Dear Anxiety,
You’re wrong. You are wrong when you tell me I am not valued. You are wrong on the days when I wake up and can’t think about anything but what could go wrong if I get out of bed. You are at your worst when you make me play with my fingers in an attempt to cope with a panic attack. When you are at your worst, you are the most wrong.
You’re wrong when you tell me I am not able to comprehend what is easily comprehensible to the rest of the world. You are wrong when you tell me my form of intelligence is not valued. You are wrong when you tell me nobody will want to wake up with me in the morning. You are wrong when the lump in my throat hurts so bad I have to place my arms around it while you mock me, while you tell me this is what I deserve and this is what I have gotten myself into.
You are wrong when you make me compare myself to my friends, wondering if everyone would like me more if I looked more like them. You are wrong when you tell me I won’t receive a college acceptance letter. You are wrong when you tell me I am second best.
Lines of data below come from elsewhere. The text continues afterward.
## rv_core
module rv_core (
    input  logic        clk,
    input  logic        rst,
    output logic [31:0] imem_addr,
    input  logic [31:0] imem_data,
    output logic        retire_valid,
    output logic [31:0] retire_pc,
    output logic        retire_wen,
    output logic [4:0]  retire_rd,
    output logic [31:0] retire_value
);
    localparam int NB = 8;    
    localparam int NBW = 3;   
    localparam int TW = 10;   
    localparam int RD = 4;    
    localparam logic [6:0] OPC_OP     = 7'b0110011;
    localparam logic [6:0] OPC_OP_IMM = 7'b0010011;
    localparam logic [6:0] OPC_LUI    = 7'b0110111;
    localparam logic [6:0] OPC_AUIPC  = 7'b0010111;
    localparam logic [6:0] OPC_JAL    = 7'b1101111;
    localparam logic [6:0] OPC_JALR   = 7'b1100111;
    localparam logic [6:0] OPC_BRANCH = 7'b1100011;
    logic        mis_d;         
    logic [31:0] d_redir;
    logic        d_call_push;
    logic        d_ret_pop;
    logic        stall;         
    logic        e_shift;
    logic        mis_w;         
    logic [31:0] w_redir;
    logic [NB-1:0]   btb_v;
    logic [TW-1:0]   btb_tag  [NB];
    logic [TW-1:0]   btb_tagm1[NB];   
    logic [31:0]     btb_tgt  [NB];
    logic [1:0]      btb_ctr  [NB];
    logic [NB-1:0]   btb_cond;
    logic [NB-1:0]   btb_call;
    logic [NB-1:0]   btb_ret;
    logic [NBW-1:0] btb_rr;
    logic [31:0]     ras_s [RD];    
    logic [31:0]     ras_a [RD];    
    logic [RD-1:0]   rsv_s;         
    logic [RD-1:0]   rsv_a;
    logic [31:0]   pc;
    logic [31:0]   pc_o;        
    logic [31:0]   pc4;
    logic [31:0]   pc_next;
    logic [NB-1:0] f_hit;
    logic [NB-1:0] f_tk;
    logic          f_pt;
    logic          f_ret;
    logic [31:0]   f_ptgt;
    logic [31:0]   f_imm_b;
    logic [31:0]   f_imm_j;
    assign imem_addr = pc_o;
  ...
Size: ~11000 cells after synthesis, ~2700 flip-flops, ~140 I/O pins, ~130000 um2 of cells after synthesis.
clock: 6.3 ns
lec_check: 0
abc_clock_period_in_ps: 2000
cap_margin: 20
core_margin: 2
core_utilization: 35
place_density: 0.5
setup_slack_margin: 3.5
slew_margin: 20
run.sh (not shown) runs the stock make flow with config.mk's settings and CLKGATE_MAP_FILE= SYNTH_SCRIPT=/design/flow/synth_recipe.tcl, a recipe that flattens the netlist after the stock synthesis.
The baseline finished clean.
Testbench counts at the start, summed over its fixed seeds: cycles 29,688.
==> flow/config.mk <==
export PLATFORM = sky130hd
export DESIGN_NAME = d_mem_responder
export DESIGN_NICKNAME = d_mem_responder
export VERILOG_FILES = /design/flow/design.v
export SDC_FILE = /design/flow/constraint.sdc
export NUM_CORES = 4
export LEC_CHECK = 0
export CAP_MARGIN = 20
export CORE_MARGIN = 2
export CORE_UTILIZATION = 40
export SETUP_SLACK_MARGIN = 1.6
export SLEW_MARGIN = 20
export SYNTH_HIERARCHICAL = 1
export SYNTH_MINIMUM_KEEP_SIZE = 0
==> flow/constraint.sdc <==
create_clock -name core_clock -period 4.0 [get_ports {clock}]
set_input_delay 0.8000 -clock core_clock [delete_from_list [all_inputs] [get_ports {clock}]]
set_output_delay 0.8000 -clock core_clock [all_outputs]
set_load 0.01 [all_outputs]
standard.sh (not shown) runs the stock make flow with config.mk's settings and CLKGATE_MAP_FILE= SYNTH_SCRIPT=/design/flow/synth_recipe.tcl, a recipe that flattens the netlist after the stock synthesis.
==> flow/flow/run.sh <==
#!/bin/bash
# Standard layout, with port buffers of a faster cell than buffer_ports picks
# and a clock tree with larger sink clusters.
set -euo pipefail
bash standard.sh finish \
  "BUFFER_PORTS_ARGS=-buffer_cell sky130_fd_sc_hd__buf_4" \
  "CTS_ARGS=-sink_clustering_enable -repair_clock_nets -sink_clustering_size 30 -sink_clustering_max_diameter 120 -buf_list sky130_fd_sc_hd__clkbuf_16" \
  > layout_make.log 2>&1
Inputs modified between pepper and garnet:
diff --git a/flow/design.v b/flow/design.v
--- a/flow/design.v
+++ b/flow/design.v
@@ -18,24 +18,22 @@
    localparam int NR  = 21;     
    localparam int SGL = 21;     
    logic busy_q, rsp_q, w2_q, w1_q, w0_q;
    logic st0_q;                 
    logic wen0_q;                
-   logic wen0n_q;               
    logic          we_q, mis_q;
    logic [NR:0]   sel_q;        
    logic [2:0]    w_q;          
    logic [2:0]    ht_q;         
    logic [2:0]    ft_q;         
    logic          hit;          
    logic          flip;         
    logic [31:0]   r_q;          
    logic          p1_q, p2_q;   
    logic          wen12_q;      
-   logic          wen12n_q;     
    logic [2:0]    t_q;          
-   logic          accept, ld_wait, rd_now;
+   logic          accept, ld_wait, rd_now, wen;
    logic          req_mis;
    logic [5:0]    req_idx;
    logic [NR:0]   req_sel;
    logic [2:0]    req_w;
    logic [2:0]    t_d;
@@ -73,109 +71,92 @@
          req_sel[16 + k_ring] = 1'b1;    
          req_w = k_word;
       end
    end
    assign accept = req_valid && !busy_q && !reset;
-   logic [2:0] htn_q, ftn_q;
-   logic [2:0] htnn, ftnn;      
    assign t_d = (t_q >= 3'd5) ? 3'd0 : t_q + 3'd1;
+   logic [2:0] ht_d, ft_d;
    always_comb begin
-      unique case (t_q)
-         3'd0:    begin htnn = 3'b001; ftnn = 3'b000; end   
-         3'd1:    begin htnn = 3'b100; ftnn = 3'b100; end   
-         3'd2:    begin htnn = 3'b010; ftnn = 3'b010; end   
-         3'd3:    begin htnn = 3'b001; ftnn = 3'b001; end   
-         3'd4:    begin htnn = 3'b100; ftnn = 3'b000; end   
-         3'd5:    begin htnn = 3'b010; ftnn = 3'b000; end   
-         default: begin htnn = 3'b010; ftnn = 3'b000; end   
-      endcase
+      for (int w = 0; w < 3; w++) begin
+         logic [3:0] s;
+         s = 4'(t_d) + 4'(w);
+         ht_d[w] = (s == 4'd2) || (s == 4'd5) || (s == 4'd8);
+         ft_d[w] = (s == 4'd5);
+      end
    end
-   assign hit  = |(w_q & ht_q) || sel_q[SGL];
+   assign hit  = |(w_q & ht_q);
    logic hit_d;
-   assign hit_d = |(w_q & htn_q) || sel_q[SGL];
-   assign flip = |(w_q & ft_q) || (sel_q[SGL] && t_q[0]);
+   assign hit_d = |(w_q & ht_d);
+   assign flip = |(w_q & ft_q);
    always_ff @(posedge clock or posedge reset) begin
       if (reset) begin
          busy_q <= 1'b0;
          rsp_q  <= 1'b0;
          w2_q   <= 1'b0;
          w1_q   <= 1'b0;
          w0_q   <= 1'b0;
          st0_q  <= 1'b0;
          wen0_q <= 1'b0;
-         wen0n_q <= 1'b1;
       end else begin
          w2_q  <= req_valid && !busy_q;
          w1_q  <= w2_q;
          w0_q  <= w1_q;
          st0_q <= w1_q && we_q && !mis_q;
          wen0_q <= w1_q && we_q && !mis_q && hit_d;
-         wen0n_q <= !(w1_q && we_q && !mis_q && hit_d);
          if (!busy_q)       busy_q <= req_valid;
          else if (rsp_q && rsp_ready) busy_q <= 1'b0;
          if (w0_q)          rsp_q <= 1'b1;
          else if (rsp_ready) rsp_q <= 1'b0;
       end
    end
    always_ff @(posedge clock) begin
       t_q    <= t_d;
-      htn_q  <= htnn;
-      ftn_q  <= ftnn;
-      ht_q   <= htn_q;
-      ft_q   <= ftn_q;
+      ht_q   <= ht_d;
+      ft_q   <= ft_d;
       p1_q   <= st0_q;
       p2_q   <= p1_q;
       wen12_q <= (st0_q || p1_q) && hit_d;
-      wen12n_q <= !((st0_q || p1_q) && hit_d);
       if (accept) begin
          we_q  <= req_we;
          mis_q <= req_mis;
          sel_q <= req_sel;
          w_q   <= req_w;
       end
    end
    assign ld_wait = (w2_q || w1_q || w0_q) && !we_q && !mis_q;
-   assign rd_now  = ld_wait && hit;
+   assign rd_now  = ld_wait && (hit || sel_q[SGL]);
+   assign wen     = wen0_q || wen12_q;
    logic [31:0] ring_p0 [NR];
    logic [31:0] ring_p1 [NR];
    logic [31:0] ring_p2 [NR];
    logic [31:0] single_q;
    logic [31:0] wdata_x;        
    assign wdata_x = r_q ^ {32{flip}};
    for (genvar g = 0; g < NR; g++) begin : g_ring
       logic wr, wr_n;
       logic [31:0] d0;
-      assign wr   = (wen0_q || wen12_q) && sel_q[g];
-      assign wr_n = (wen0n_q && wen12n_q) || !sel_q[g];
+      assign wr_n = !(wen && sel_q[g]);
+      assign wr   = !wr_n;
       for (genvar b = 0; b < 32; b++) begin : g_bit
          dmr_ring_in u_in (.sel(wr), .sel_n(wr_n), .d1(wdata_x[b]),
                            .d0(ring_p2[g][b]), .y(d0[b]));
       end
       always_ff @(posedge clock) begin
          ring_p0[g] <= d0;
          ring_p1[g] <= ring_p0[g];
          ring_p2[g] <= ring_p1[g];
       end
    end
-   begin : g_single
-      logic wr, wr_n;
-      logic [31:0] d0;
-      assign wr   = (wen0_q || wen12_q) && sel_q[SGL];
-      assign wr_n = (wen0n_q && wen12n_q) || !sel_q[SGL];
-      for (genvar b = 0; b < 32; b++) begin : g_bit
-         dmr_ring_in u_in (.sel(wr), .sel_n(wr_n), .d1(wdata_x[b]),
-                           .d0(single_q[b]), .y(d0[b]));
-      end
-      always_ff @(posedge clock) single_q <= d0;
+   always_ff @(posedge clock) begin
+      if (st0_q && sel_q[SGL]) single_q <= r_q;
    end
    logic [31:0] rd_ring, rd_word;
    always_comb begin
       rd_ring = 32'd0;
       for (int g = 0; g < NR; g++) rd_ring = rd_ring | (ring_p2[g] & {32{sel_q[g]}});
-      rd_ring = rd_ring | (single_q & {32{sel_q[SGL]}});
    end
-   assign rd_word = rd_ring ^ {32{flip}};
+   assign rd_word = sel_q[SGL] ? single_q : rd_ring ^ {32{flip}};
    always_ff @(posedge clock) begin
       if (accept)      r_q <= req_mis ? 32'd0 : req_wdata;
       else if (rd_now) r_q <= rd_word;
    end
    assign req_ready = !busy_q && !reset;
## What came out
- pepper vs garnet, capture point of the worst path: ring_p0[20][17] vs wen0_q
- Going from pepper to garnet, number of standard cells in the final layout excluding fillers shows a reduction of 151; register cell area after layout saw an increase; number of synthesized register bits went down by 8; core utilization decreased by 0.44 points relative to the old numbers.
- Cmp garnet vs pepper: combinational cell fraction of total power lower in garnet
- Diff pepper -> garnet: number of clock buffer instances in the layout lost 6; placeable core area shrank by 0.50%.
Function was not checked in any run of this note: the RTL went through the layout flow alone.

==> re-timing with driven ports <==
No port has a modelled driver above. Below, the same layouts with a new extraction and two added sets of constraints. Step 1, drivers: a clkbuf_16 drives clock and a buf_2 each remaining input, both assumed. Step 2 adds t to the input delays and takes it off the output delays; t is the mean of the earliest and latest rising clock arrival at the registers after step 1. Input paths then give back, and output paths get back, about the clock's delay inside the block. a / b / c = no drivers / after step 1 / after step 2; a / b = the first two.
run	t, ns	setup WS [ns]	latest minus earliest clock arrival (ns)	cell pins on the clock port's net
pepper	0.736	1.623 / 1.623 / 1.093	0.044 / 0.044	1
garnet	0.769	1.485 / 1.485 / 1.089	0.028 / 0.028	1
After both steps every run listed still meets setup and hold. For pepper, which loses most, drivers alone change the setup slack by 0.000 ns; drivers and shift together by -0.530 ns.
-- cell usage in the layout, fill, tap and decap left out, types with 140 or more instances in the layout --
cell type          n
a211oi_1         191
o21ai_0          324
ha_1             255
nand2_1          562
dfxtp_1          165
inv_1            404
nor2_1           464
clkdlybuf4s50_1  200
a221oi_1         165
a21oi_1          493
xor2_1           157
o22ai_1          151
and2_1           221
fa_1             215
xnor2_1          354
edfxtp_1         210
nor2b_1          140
Background: an optimization exercise with open tools, aiming at small area. Do not read the settings as production practice.
Where RTL was checked, it was by simulation tests only, not by an equivalence proof against the original.
For run 6, only the layout was checked, not whether the RTL still works.
No activity file was given, so power comes from the tool's default toggle rates.

==> flow/design.v <==
`default_nettype none
package apb_pkg;
  localparam int WAIT_CNT_W = 4;
  typedef enum logic [1:0] {
    MST_IDLE   = 2'd0,
    MST_SETUP  = 2'd1,
    MST_ACCESS = 2'd2
  } apb_mst_state_t;
  typedef enum logic [0:0] {
    IDLE   = 1'b0,
    ACCESS = 1'b1
  } apb_slv_state_t;
endpackage
`default_nettype wire
`default_nettype none
module apb_mem_array #(
  parameter int DATA_WIDTH = 32,
  parameter int RINGS      = 12
) (
  input  logic                  clk,
  input  logic                  rst_n,
  input  logic                  we,
  input  logic [3:0]            wring,
  input  logic [1:0]            wslot,
  input  logic [DATA_WIDTH-1:0] wdata,    
  input  logic                  rvalid,
  input  logic [3:0]            rring,
  input  logic [1:0]            rslot,
  output logic [DATA_WIDTH-1:0] rdata
);
  localparam int W = DATA_WIDTH;
  logic [RINGS*W-1:0] p0, p1, p2, p3;
  logic [2:0]         t8;          
  logic [2:0]         t8_in;       
  logic [1:0]         u;           
  logic [1:0]         u_in;        
  logic               pol;         
  logic               pol_in;      
  logic [1:0]         clr_cnt;
  logic               clear;       
  logic               pend;
  logic [3:0]         pend_ring;
  logic [1:0]         pend_slot;
  logic [W-1:0]       wbuf;
  logic [W-1:0]       wsrc;        
  logic               wr_act;
  logic [3:0]         wr_ring;
  logic [1:0]         wr_slot;
  logic               wr_go;       
  logic [RINGS-1:0]   ins;
  logic [W-1:0]       ins_data;
  assign t8_in    = rst_n ? t8 - 3'd1 : 3'd0;
  assign u        = t8[1:0];
  assign u_in     = t8_in[1:0];
  assign pol      = t8[2];
  assign pol_in   = t8_in[2];
  assign clear    = !rst_n || (clr_cnt != 2'd0);
  assign wr_act   = pend || we;
  assign wr_ring  = pend ? pend_ring : wring;
  assign wr_slot  = pend ? pend_slot : wslot;
  assign wr_go    = wr_act && (wr_slot == u_in);
  assign wsrc     = pend ? wbuf : wdata;
  assign ins_data = (clear ? '0 : wsrc) ^ {W{pol_in}};
  always_comb begin
    for (int r = 0; r < RINGS; r++) begin
      ins[r] = clear || (wr_go && (wr_ring == 4'(r)));
    end
  end
  always_ff @(posedge clk) begin
    for (int r = 0; r < RINGS; r++) begin
      p0[r*W +: W] <= ins[r] ? ins_data : ~p3[r*W +: W];
    end
    p1 <= p0;
    p2 <= p1;
    p3 <= p2;
  end
  always_ff @(posedge clk) begin
    t8 <= t8_in;
    if (!rst_n) begin
      clr_cnt <= 2'd3;
      pend    <= 1'b0;
    end else begin
      if (clr_cnt != 2'd0) clr_cnt <= clr_cnt - 2'd1;
      pend <= wr_act && !wr_go;
    end
    pend_ring <= wr_ring;
    pend_slot <= wr_slot;
  end
  always_ff @(posedge clk) begin
    wbuf <= wsrc;
  end
  logic [W-1:0] tap;
  logic [W-1:0] rcap;
  logic [W-1:0] rout;
  logic         rd_hit;
  always_comb begin
    tap = '0;
    for (int r = 0; r < RINGS; r++) begin
      if (rring == 4'(r)) tap = tap | p0[r*W +: W];
    end
  end
  assign rd_hit = (rslot == u);
  assign rout = ({W{rvalid &&  rd_hit}} & (tap ^ {W{pol}})) |
                ({W{rvalid && !rd_hit}} & rcap);
  always_ff @(posedge clk) begin
    rcap <= rout;
  end
  assign rdata = rout;
endmodule
`default_nettype wire
`default_nettype none
module apb_slave_mem #(
  parameter int ADDR_WIDTH  = 16,
  parameter int DATA_WIDTH  = 32,
  parameter int MEM_DEPTH   = 64,
  parameter int RO_BASE     = 48,
  parameter int WAIT_STATES = 2
) (
  input  logic                  pclk,
  input  logic                  preset_n,
  input  logic                  psel,
  input  logic                  penable,
  input  logic                  pwrite,
  input  logic [ADDR_WIDTH-1:0] paddr,
  input  logic [DATA_WIDTH-1:0] pwdata,
  output logic [DATA_WIDTH-1:0] prdata,
  output logic                  pready,
  output logic                  pslverr
);
  logic [1:0] cnt;
  logic       setup;
  logic       in_rw;      
  logic       in_mem;     
  logic       addr_err;
  assign setup    = psel && !penable;
  assign in_mem   = ({1'b0, paddr} < (ADDR_WIDTH+1)'(MEM_DEPTH));
  assign in_rw    = ({1'b0, paddr} < (ADDR_WIDTH+1)'(RO_BASE));
  assign addr_err = pwrite ? !in_rw : !in_mem;
  assign pready  = preset_n && psel && penable && (cnt == 2'(WAIT_STATES + 1));
  assign pslverr = addr_err;
  always_ff @(posedge pclk) begin
    if (!preset_n || !psel) begin
      cnt <= 2'd0;
    end else if (!penable) begin
      cnt <= 2'd1;
    end else if (cnt == 2'(WAIT_STATES + 1)) begin
      cnt <= 2'd0;
    end else if (cnt != 2'd0) begin
      cnt <= cnt + 2'd1;
    end
  end
  apb_mem_array #(
    .DATA_WIDTH (DATA_WIDTH),
    .RINGS      (RO_BASE / 4)
  ) u_mem (
    .clk    (pclk),
    .rst_n  (preset_n),
    .we     (pready && pwrite && in_rw),
    .wring  (paddr[5:2]),
    .wslot  (paddr[1:0]),
    .wdata  (pwdata),
    .rvalid (in_rw),
    .rring  (paddr[5:2]),
    .rslot  (paddr[1:0]),
    .rdata  (prdata)
  );
endmodule
`default_nettype wire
You are wrong when you tell me what you tell me isn’t wrong, that it’s a truth I’m unwilling to accept. You are wrong when you tell me I don’t belong in my family. You are wrong when you tell me I could leave, and it wouldn’t make a difference. Most importantly, you are always wrong when you tell me I’m not exactly where I’m supposed to be because I am. I work every day, for 24 hours, fighting every thought you’re constantly streaming into my head. And that is never going to end.
You’re wrong because you’re not supposed to be here, but you are. Today, instead of believing you and letting you inside, I am pushing you out. You are wrong. You always have been, and you always will be. Today, I win.